Approche multi-isotopique (Pb, Sb) pour tracer les sources de contaminants sur un site minier

In mining and smelting sites, where diverse potentially toxic element-rich wastes (e.g., waste rocks and slags) are stored over a mineralized background, difficulties arise to decipher the influence of multiple sources in the contaminated compartments of the critical zone. This paper aimed at testing the coupling of Pb and Sb isotopes to distinguish the sources of an inherited anthropogenic contamination in a mining and smelting environment. To do so, a selection of contamination sources (ore-bearing rocks, n = 4; slags, n = 2; stack residues – matte, n = 2), mine dewatering gallery sediments (n = 3), river sediments (n = 3) and soil horizons (n = 31) were sampled at the Peisey-Nancroix mining and smelting site (PbAg, French Alps), which has been abandoned for >150 years.
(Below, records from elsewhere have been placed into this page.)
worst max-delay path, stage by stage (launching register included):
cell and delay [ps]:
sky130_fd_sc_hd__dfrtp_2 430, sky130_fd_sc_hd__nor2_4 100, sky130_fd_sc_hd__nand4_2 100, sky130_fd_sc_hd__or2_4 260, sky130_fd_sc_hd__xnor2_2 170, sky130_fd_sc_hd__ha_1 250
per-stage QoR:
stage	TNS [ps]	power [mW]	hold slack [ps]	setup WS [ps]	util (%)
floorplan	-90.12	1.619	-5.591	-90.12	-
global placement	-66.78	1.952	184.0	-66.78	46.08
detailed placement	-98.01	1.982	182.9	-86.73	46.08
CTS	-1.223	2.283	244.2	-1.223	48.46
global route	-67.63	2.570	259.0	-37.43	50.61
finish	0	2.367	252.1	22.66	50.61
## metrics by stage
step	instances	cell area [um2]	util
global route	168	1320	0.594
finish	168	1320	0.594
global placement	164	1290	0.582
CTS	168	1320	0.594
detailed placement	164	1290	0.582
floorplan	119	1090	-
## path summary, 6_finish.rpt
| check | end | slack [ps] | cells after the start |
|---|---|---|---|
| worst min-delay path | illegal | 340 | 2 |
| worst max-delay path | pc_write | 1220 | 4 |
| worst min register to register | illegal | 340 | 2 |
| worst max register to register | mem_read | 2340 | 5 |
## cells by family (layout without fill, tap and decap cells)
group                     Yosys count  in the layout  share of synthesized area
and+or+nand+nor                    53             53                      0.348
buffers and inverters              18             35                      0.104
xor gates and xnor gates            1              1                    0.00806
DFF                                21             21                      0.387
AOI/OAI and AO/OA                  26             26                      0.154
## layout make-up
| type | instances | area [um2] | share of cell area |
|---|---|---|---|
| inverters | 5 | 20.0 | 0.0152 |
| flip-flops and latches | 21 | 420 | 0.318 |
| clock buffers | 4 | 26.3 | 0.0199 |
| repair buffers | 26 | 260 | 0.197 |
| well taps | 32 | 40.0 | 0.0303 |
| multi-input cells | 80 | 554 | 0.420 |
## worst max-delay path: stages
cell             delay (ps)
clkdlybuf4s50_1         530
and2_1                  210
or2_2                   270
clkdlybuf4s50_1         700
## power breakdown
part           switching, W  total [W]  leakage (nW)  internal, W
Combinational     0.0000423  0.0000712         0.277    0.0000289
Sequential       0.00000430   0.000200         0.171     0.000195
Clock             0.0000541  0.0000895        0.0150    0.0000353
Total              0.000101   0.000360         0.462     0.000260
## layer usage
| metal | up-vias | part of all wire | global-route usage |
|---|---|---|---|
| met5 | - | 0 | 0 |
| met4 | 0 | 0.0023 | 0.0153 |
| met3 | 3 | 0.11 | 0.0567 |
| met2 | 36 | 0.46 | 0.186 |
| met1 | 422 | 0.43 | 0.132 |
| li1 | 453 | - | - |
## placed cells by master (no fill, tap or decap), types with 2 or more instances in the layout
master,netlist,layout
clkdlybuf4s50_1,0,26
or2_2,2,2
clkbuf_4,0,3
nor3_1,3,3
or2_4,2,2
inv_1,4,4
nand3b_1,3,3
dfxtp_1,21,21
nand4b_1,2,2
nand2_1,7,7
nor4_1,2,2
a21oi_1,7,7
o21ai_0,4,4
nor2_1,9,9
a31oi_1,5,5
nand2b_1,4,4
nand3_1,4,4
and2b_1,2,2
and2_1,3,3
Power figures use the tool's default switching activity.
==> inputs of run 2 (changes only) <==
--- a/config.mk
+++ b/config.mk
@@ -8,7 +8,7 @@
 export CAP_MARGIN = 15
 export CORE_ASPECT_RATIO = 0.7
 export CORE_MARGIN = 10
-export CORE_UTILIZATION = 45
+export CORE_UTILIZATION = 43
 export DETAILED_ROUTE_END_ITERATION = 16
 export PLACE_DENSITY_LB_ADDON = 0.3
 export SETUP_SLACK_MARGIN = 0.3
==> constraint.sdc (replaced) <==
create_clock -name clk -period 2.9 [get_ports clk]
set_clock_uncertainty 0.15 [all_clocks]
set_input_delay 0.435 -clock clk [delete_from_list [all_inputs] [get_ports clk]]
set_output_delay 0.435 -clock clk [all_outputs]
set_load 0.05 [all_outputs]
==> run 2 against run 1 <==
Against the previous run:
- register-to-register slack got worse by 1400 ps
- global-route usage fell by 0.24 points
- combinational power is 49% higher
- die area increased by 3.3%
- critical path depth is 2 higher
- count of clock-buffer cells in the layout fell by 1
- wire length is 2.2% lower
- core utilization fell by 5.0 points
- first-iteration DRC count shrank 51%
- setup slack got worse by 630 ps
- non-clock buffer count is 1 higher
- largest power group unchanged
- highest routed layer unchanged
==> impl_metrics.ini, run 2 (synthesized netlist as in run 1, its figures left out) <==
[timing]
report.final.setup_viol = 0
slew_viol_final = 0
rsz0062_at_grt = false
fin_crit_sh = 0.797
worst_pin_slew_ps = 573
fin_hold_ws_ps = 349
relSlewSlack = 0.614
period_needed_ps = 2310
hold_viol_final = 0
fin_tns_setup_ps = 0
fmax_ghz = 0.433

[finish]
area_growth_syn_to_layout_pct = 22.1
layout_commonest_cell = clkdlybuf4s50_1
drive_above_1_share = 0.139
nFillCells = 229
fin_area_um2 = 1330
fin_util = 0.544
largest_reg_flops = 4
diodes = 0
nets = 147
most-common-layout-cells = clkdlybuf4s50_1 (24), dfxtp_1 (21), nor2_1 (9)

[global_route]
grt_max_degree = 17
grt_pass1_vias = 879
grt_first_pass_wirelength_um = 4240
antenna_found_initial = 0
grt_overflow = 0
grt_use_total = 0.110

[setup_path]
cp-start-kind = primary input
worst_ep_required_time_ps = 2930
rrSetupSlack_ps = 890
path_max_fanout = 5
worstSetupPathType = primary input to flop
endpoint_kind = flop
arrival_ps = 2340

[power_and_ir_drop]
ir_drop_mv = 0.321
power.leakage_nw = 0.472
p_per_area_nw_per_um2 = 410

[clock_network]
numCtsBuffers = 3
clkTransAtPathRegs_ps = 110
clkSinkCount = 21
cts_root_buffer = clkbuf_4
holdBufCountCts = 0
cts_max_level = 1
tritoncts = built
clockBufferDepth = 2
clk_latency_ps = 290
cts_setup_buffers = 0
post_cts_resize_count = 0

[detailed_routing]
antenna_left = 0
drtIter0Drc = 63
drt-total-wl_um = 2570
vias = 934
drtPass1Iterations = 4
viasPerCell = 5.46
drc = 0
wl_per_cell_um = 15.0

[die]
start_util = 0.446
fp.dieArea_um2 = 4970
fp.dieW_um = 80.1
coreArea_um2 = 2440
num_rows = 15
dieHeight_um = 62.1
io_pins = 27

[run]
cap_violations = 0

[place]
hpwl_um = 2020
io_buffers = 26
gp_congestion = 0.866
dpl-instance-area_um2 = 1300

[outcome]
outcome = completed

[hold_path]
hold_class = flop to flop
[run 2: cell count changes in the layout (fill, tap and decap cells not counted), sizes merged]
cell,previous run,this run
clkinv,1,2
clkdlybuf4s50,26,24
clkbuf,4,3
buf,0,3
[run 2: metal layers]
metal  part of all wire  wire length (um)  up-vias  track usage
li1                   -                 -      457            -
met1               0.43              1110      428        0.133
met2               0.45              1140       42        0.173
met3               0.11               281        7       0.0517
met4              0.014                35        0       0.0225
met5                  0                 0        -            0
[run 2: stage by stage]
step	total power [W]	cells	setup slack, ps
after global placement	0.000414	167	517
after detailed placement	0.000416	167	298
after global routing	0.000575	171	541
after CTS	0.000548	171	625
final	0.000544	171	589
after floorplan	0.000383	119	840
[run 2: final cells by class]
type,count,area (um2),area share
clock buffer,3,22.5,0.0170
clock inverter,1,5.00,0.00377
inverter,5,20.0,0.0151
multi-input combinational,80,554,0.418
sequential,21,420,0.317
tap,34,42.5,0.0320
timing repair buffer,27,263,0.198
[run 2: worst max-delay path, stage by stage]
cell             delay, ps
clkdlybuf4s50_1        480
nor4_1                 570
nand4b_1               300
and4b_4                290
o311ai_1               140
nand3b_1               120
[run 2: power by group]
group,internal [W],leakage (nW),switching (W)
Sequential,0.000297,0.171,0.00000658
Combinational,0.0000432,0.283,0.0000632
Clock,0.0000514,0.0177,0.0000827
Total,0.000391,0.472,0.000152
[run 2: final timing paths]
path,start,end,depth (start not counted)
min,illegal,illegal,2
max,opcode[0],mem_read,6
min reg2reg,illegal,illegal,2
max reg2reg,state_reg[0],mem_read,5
--- src/rtl/nn_fixed_pkg.sv ---
// Fixed-point activation and pixel formats shared by the normalise and denormalise stages.
// Activations are signed Q8.7 (value = pixel * 128); pixels are unsigned bytes.
package nn_fixed_pkg;
    localparam int PIX_W           = 8;
    localparam int ACT_W           = 16;
    localparam int ACT_FRAC        = 7;
    localparam int FRAME_LEN_MNIST = 784;

    typedef logic [PIX_W-1:0]        pix_t;
    typedef logic signed [ACT_W-1:0] act_t;
endpackage

--- src/rtl/pipe_reg.sv ---
// One-entry valid/ready register slice, 1-cycle latency.
// Accepts when empty or draining in the same cycle; holds data stable while stalled.
module pipe_reg #(
    parameter int W = 8
) (
    input  logic         clk,
    input  logic         rst_n,
    input  logic         s_valid,
    output logic         s_ready,
    input  logic [W-1:0] s_data,
    output logic         m_valid,
    input  logic         m_ready,
    output logic [W-1:0] m_data
);
    assign s_ready = !m_valid || m_ready;

    always_ff @(posedge clk) begin
        if (!rst_n) begin
            m_valid <= 1'b0;
            m_data  <= '0;
        end else if (s_ready) begin
            m_valid <= s_valid;
            if (s_valid) begin
                m_data <= s_data;
            end
        end
    end
endmodule

--- src/rtl/denormalize.sv ---
// Round-half-up and clamp of signed fixed-point activations to unsigned pixels; 2-cycle latency, full backpressure.
// Counts elements per frame for m_last/frame_done; DENORM_SAT_CNT_EN adds a per-frame clamp counter (sat_count).
module denormalize
    import nn_fixed_pkg::*;
#(
    parameter int IN_W      = ACT_W,
    parameter int FRAC_BITS = ACT_FRAC,
    parameter int OUT_W     = PIX_W,
    parameter int FRAME_LEN = FRAME_LEN_MNIST,
    parameter int CNT_W     = $clog2(FRAME_LEN)
) (
    input  logic                   clk,
    input  logic                   rst_n,
    input  logic                   s_valid,
    output logic                   s_ready,
    input  logic signed [IN_W-1:0] s_data,
    output logic                   m_valid,
    input  logic                   m_ready,
    output logic [OUT_W-1:0]       m_data,
    output logic                   m_last,
`ifdef DENORM_SAT_CNT_EN
    output logic [15:0]            sat_count,
`endif
    output logic                   frame_done
);
    // One guard bit so +32767 plus the rounding half cannot wrap.
    localparam int R_W = IN_W + 1;
    localparam int CW  = (CNT_W < 1) ? 1 : CNT_W;
    localparam logic signed [R_W-1:0] HALF    = R_W'(2 ** (FRAC_BITS - 1));
    localparam logic signed [R_W-1:0] PIX_MAX = R_W'(2 ** OUT_W - 1);
    localparam logic [CW-1:0]         LAST_IDX = CW'(FRAME_LEN - 1);

    typedef struct packed {
        logic [OUT_W-1:0] pix;
`ifdef DENORM_SAT_CNT_EN
        logic             clamp;
`endif
    } s2_t;

    logic signed [R_W-1:0] r1_d;
    logic [R_W-1:0]        r1;
    logic                  v1;
    logic                  rdy2;
    logic signed [R_W-1:0] q;
    s2_t                   s2_d;
    s2_t                   s2_q;

    assign r1_d = $signed({s_data[IN_W-1], s_data}) + HALF;

    pipe_reg #(.W(R_W)) u_s1 (
        .clk     (clk),
        .rst_n   (rst_n),
        .s_valid (s_valid),
        .s_ready (s_ready),
        .s_data  (r1_d),
        .m_valid (v1),
        .m_ready (rdy2),
        .m_data  (r1)
    );

    assign q = $signed(r1) >>> FRAC_BITS;

    always_comb begin
        s2_d = '0;
        if (q[R_W-1]) begin
            s2_d.pix = '0;
        end else if (q > PIX_MAX) begin
            s2_d.pix = '1;
        end else begin
            s2_d.pix = q[OUT_W-1:0];
        end
`ifdef DENORM_SAT_CNT_EN
        s2_d.clamp = q[R_W-1] || (q > PIX_MAX);
`endif
    end

    pipe_reg #(.W($bits(s2_t))) u_s2 (
        .clk     (clk),
        .rst_n   (rst_n),
        .s_valid (v1),
        .s_ready (rdy2),
        .s_data  (s2_d),
        .m_valid (m_valid),
        .m_ready (m_ready),
        .m_data  (s2_q)
    );

    assign m_data = s2_q.pix;

    logic [CW-1:0] cnt;
    logic          hs;
    logic          at_last;

    assign hs      = m_valid && m_ready;
    assign at_last = (cnt == LAST_IDX);
    assign m_last  = m_valid && at_last;

    always_ff @(posedge clk) begin
        if (!rst_n) begin
            cnt        <= '0;
            frame_done <= 1'b0;
        end else begin
            frame_done <= hs && at_last;
            if (hs) begin
                cnt <= at_last ? '0 : cnt + 1'b1;
            end
        end
    end

`ifdef DENORM_SAT_CNT_EN
    // The first handshake of a new frame restarts the count with its own clamp flag.
    logic new_frame;

    always_ff @(posedge clk) begin
        if (!rst_n) begin
            sat_count <= '0;
            new_frame <= 1'b0;
        end else if (hs) begin
            new_frame <= at_last;
            if (new_frame) begin
                sat_count <= {15'b0, s2_q.clamp};
            end else if (s2_q.clamp && sat_count != 16'hFFFF) begin
                sat_count <= sat_count + 16'd1;
            end
        end
    end
`endif
endmodule

--- config.mk ---
export PLATFORM = sky130hd
export DESIGN_NAME = denormalize
export DESIGN_NICKNAME = d
export VERILOG_FILES = /design/src/rtl/nn_fixed_pkg.sv /design/src/rtl/pipe_reg.sv /design/src/rtl/denormalize.sv
export SDC_FILE = /design/constraint.sdc
export NUM_CORES = 1
export LEC_CHECK = 0
export CORE_MARGIN = 1.5
export CORE_UTILIZATION = 44
export DETAILED_ROUTE_END_ITERATION = 6
export PLACE_DENSITY = 0.74
export SLEW_MARGIN = 30
export SYNTH_ARGS = -nofsm -noshare
export SYNTH_HDL_FRONTEND = slang
export SYNTH_SLANG_ARGS = --single-unit
--- constraint.sdc ---
create_clock -name clk -period 1.5 [get_ports clk]
set_input_delay 0.15 -clock clk [delete_from_list [all_inputs] [get_ports clk]]
set_output_delay 0.15 -clock clk [all_outputs]
set_load 0.1 [all_outputs]
==> impl_metrics.json, run 1 <==
{
  "cts_made_buffers": 5,
  "leakage_nw": 0.8565,
  "syn_to_final_growth_pct": 50.70,
  "ff2ff_path_depth": 5,
  "pwr-share-comb": 0.195,
  "core_area_um2": 3078,
  "clock_latency_ns": 0.33,
  "wl_met2_um": 1717,
  "max_slew_margin": 0.8032,
  "port_buffers": 25,
  "dr.pass1.iters": 4,
  "tns_ns": -1.227,
  "whs_path_depth": 3,
  "cts.clk_slew.worst_paths_ns": 0.10,
  "hold_buffers": 0,
  "worst_slack_ns": -0.4070,
  "fin_skew_ns": 0.01466,
  "synth.distinct_cells": 37,
  "grt-ovfl-total": 0,
  "rrSetupSlack_ns": -0.12,
  "p_clk_frac": 0.290,
  "critical_path.slowest_cell": "or4b_4",
  "die_area_um2": 3616,
  "arrival_ns": 1.76,
  "seq_area_frac_synth": 0.4321,
  "ys_ff_latch": 31,
  "fin_crit_sh": 1.271,
  "dp.cells": 245,
  "die_h_um": 60.14,
  "grt_usage": 0.1968,
  "peakVddDrop_mv": 0.4805,
  "antenna_found_initial": 0,
  "cts_tree": "yes",
  "grt_pass1_wl_um": 5271,
  "grt_setup_unrepaired": "true",
  "period_minus_slack_ns": 1.907,
  "drt-total-wl_um": 3123,
  "cp.depth": 4,
  "violations": "negative setup slack",
  "path_cells": "or4b_4, nor4_4, and2_4, buf_12",
  "power_switching_mw": 0.4877,
  "synth_area_um2": 1436,
  "synth_area_per_cell_um2": 8.867,
  "cts_root_buffer": "clkbuf_4",
  "crit_path_max_incr_delay_ns": 0.54,
  "syn-instance-count": 162,
  "grt_max_degree": 17,
  "cts_sinks": 31,
  "die_w_um": 60.14,
  "drv_cap": 0,
  "hold_path.class": "input port to flop",
  "ys_warn_count": 0,
  "placed_cell_area_um2": 2009,
  "drive_gt1_frac": 0.3271,
  "detail_route.wl_per_cell_um": 12.10,
  "antenna_left": 0,
  "globalplace.congestion": 0.7531,
  "post-place-ws_ns": -0.05996,
  "rr_endpoint": "cnt[5]$_SDFFE_PN0P_",
  "n_fill_cell": 238,
  "num_vias": 1320,
  "setup_viol": 10,
  "start_util": 0.4667,
  "design_area_um2": 2165,
  "whs_endpoint": "u_s1.m_valid$_SDFFE_PN0N_",
  "max_freq_mhz": 524.4,
  "io_pins": 32,
  "num_rows": 20,
  "status": "finished, violations left",
  "p_per_area_nw_per_um2": 799.0,
  "cp-end-kind": "output pin",
  "hold_slack_ns": 0.4291,
  "critPathBufInv": 1,
  "wl_met1_um": 1211,
  "worst_pin_slew_ns": 0.2943,
  "viasPerCell": 5.116,
  "grt_pass1_vias": 1294,
  "diodes": 0,
  "setup.worst_path.start_class": "flop",
  "dp_hpwl_um": 2391,
  "total_power_mw": 1.730,
  "switching_share": 0.2820,
  "drt-initial-drc-count": 44,
  "worst_ep_required_time_ns": 1.35,
  "synth_nets": 184,
  "nets": 235,
  "clk_path_buf_depth": 2,
  "post-route-util": 0.7033,
  "path_delay_family": "simple AND/OR/NAND/NOR gates",
  "min_from": "s_valid",
  "crit_fanout": 2,
  "worst-setup-path-type": "flop to output pin",
  "seq_power_share": 0.515,
  "drc": 0,
  "final_cells": 258,
  "hold_violations": 0,
  "intPower_mw": 1.242,
  "htree_num_levels": 2,
  "top_layer_used": "met4",
  "dr_wl_met3_um": 107,
  "final_max_slew_viol_count": 0,
  "r2r_start": "cnt[6]$_SDFFE_PN0P_"
}
-- layer usage --
layer / global-route usage / vias up
li1: - / 664
met3: 0.03896 / 9
met1: 0.2060 / 618
met2: 0.3571 / 29
met4: 0.1175 / 0
met5: 0 / -
-- Yosys cell counts --
master      n  area share
and2_1      4       0.017
a21bo_4     1       0.011
nor3b_1     1      0.0052
o211a_1     3       0.021
buf_1       1      0.0026
a21oi_2     1      0.0061
nor4_4      1       0.015
and3_2      1      0.0052
or3_2       1      0.0052
or4b_4      1      0.0096
and4_2      1      0.0070
a21boi_0    9       0.047
nand3_1     8       0.028
or3_1       8       0.035
and4_1      2       0.012
xor2_1     11       0.067
o21ai_1     1      0.0035
nand2b_1    1      0.0044
nor3_1      1      0.0035
ha_1        2       0.017
nand2_1    24       0.063
dfxtp_1    31        0.43
mux2i_1     1      0.0070
inv_1       1      0.0026
o21a_1      1      0.0052
and2_2      1      0.0052
nand4_1     3       0.013
a21oi_1     5       0.017
xnor2_1     5       0.030
nor2_1     15       0.039
o2111ai_1   1      0.0061
a21boi_1    1      0.0052
o21ai_0     6       0.021
clkbuf_1    2      0.0052
nor2b_1     2      0.0087
buf_2       2      0.0070
and3_1      2      0.0087
-- worst max path at each step --
stage | startpoint | to | slack (ns)
after floorplan | cnt[6]$_SDFFE_PN0P_ | m_last | -0.1
after global placement | cnt[6]$_SDFFE_PN0P_ | m_last | -0.03
after detailed placement | cnt[6]$_SDFFE_PN0P_ | cnt[6]$_SDFFE_PN0P_ | -0.06
after CTS | cnt[6]$_SDFFE_PN0P_ | m_last | -0.42
after global routing | cnt[6]$_SDFFE_PN0P_ | m_last | -0.49
final | cnt[6]$_SDFFE_PN0P_ | m_last | -0.41
-- layout make-up --
| cell class | count | area (µm²) | area share |
|---|---|---|---|
| Clock buffer | 7 | 55.05 | 0.02543 |
| Sequential cell | 31 | 630.6 | 0.2913 |
| Multi-Input combinational cell | 125 | 864.6 | 0.3994 |
| Clock inverter | 1 | 5.005 | 0.002312 |
| Timing Repair Buffer | 49 | 550.5 | 0.2543 |
| Inverter | 1 | 3.754 | 0.001734 |
| Tap cell | 44 | 55.05 | 0.02543 |
-- cell families (layout without fill, tap and decap cells) --
family	after synthesis	in the layout	synth area share
adders and majority gates	2	2	0.01742
DFF	31	31	0.4321
xor gates and xnor gates	16	16	0.09756
muxes	1	1	0.006969
buffers and inverters	6	58	0.01742
and+or+nand+nor	77	77	0.2848
AOI/OAI and AO/OA	29	29	0.1437
-- worst reg2reg max path, stage by stage (launching register included) --
cell and delay, ns:
dfxtp_2 0.34, or4b_4 0.55, nor4_4 0.18, buf_4 0.19
a21bo_4 0.21, nor2_2 0.05
-- power by group through the flow --
stage	combinational (mW)	clock, mW	sequential [mW]
after floorplan	0.106	0	0.979
after global placement	0.317	0	0.908
final	0.338	0.501	0.891
after detailed placement	0.324	0	0.910
after CTS	0.327	0.509	0.892
after global routing	0.361	0.559	0.896
-- what timing repair did --
action	CTS	global route
setup buffers	39	5
gates resized for setup	10	9
setup endpoints to repair	10	12
pin swaps	9	7
-- cell usage in the layout, fill, tap and decap left out, drive strengths merged, types with 2 or more instances in the layout --
cell type | Yosys | layout
nand3 | 8 | 8
nor2b | 2 | 2
xor2 | 11 | 11
or3 | 9 | 9
ha | 2 | 2
dfxtp | 31 | 31
nand4 | 3 | 3
a21oi | 6 | 6
xnor2 | 5 | 5
clkdlybuf4s50 | 0 | 13
nand2 | 24 | 24
nor2 | 15 | 15
and4 | 3 | 3
o21ai | 7 | 7
and3 | 3 | 3
a21boi | 10 | 10
o211a | 3 | 3
buf | 3 | 36
clkbuf | 2 | 7
and2 | 5 | 5
-- registers in the layout (all words and copies together), names as in the netlist --
name,cells
u_s2.m_data,8
frame_done,1
u_s1.m_data,10
cnt,10
u_s1.m_valid,1
u_s2.m_valid,1
Power figures use the tool's default switching activity.
==> run 2: changes to the inputs <==
CORE_UTILIZATION = 35   (was 44)
PLACE_DENSITY = 0.61   (was 0.74)
==> run 2 against run 1 <==
The flow still finishes with violations (negative setup slack). Clock-buffer cell count up 1. Register-to-register slack better by 0.08 ns. Largest power group unchanged. Core utilization down 17 points. Global-route usage down 4.1 points. Sequential power about the same.
==> impl_metrics.json, run 2 (same netlist as run 1, synthesis figures left out) <==
{
  "drt-total-wl_um": 2994,
  "fin_skew_ns": 0.004948,
  "drv_cap": 0,
  "hold_buffers": 0,
  "cts_sinks": 31,
  "nets": 229,
  "tns_ns": -0.5380,
  "antenna_found_initial": 0,
  "cts_made_buffers": 5,
  "setup_viol": 8,
  "critical_path.slowest_cell": "or4b_4",
  "syn_to_final_growth_pct": 48.61,
  "cts.clk_slew.worst_paths_ns": 0.06,
  "final_common_cell": "dfxtp_1",
  "num_vias": 1261,
  "final_max_slew_viol_count": 0,
  "core_area_um2": 3971,
  "r2r_start": "cnt[6]$_SDFFE_PN0P_",
  "die_h_um": 67.06,
  "crit_fanout": 2,
  "viasPerCell": 4.888,
  "ff2ff_path_depth": 5,
  "num_rows": 23,
  "pwr-share-comb": 0.169,
  "detail_route.wl_per_cell_um": 11.60,
  "p_per_area_nw_per_um2": 906.7,
  "fin_crit_sh": 1.216,
  "grt_usage": 0.1558,
  "top_regs": "cnt (10), u_s1.m_data (10), u_s2.m_data (8)",
  "seq_power_share": 0.461,
  "worst_slack_ns": -0.3244,
  "hold_slack_ns": 0.4733,
  "max_slew_margin": 0.7617,
  "clock_latency_ns": 0.28,
  "worst_ep_required_time_ns": 1.35,
  "antenna_left": 0,
  "drive_gt1_frac": 0.2740,
  "whs_endpoint": "u_s1.m_valid$_SDFFE_PN0N_",
  "leakage_nw": 0.8274,
  "dr.pass1.iters": 4,
  "diodes": 0,
  "arrival_ns": 1.67,
  "hold_violations": 0,
  "globalplace.congestion": 0.8203,
  "final_cells": 258,
  "post-route-util": 0.5375,
  "whs_path_depth": 3,
  "cts_tree": "yes",
  "cp.depth": 4,
  "peakVddDrop_mv": 0.3772,
  "dp.cells": 250,
  "total_power_mw": 1.935,
  "power_switching_mw": 0.5075,
  "placed_cell_area_um2": 2022,
  "min_from": "s_valid",
  "start_util": 0.3617,
  "grt_pass1_wl_um": 5209,
  "drc": 0,
  "path_cells": "or4b_4, nor4_4, and2_4, buf_12",
  "die_area_um2": 4497,
  "violations": "negative setup slack",
  "p_clk_frac": 0.371,
  "worst-setup-path-type": "flop to output pin",
  "max_freq_mhz": 548.1,
  "setup.worst_path.start_class": "flop",
  "io_pins": 32,
  "design_area_um2": 2135,
  "clk_path_buf_depth": 2,
  "rr_endpoint": "cnt[8]$_SDFFE_PN0P_",
  "grt_setup_unrepaired": "true",
  "die_w_um": 67.06,
  "intPower_mw": 1.428,
  "grt_max_degree": 20,
  "crit_path_max_incr_delay_ns": 0.55,
  "drt-initial-drc-count": 48,
  "rrSetupSlack_ns": -0.04,
  "grt_pass1_vias": 1213,
  "switching_share": 0.2622,
  "critPathBufInv": 1,
  "worst_pin_slew_ns": 0.3569,
  "hold_path.class": "input port to flop",
  "grt-ovfl-total": 0,
  "period_minus_slack_ns": 1.824,
  "cp-end-kind": "output pin",
  "port_buffers": 25,
  "post-place-ws_ns": -0.1390,
  "final_cell_mix": "27 x dfxtp_1, 22 x nand2_1, 17 x buf_4",
  "dp_hpwl_um": 2187,
  "htree_num_levels": 2,
  "path_delay_family": "simple AND/OR/NAND/NOR gates",
  "status": "finished, violations left",
  "cts_root_buffer": "clkbuf_8"
}
-- run 2: power by group through the flow --
stage | clock network (mW) | registers, mW | logic [mW]
3_5_place_dp | 0 | 0.910 | 0.327
4_1_cts | 0.752 | 0.891 | 0.328
3_3_place_gp | 0 | 0.909 | 0.324
6_report | 0.717 | 0.892 | 0.326
5_1_grt | 0.790 | 0.896 | 0.353
2_1_floorplan | 0 | 0.979 | 0.106
-- run 2: worst min-delay path, cell delays in order --
cell             delay, ns
clkdlybuf4s50_1       0.39
inv_1                 0.08
a21boi_0              0.08
-- run 2: what timing repair did --
item,in CTS,in global routing
buffers inserted,1,0
pin swaps,10,1
setup endpoints to repair,9,10
cloned,0,0
gates resized for setup,0,5
-- run 2: area by class of cell --
| cell class | instances | area, µm² |
|---|---|---|
| flip-flops and latches | 31 | 628.1 |
| clock buffers | 8 | 100.1 |
| well taps | 50 | 62.56 |
| inverters | 1 | 3.754 |
| multi-input cells | 125 | 822.0 |
| repair buffers | 43 | 518.0 |
| fillers | 365 | 1837 |
-- run 2: how the worst max path moves through the flow --
stage | endpoint | from
detailed placement | u_s2.m_data[6]$_SDFFE_PN0P_ | m_ready
finish | m_last | cnt[6]$_SDFFE_PN0P_
global placement | u_s2.m_data[6]$_SDFFE_PN0P_ | m_ready
global route | m_last | cnt[6]$_SDFFE_PN0P_
floorplan | m_last | cnt[6]$_SDFFE_PN0P_
CTS | m_last | cnt[6]$_SDFFE_PN0P_
-- run 2: metal layers --
| metal | part of all wire | track usage |
|---|---|---|
| met5 | 0 | 0 |
| met4 | 0.023 | 0.08929 |
| met3 | 0.051 | 0.05405 |
| met2 | 0.49 | 0.2599 |
| met1 | 0.43 | 0.1696 |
The contamination sources, the soils and some sediments display similar ²⁰⁶Pb/²⁰⁷Pb ratios (1.173 ± 0.003), but distinct Sb isotopic signature (δ¹²³Sb). Slags and stack residues have similar high δ¹²³Sb signature (+0.62 to +0.78 ‰), whereas the ore-bearing rocks display lower δ¹²³Sb signatures (−0.28 to +0.10 ‰). Such a result indicates Sb isotopes fractionation during smelting, suggesting Sb may be used to distinguish the contribution of metallurgic wastes from that of ore-bearing rocks to the environmental contamination. However, our results indicate that Sb isotopes alone cannot be used to discuss the degree of anthropogenic contamination, and must be coupled to another isotopic system. Coupling Pb and Sb isotopic systems, makes it possible to determine the degree of anthropogenic contamination (Pb isotopes) and the contribution of local ore vs slags (Sb isotopes) to it. This multi-isotope approach provides an added advantage to identify mining and metallurgical sources of contamination more accurately than using a single isotopic system.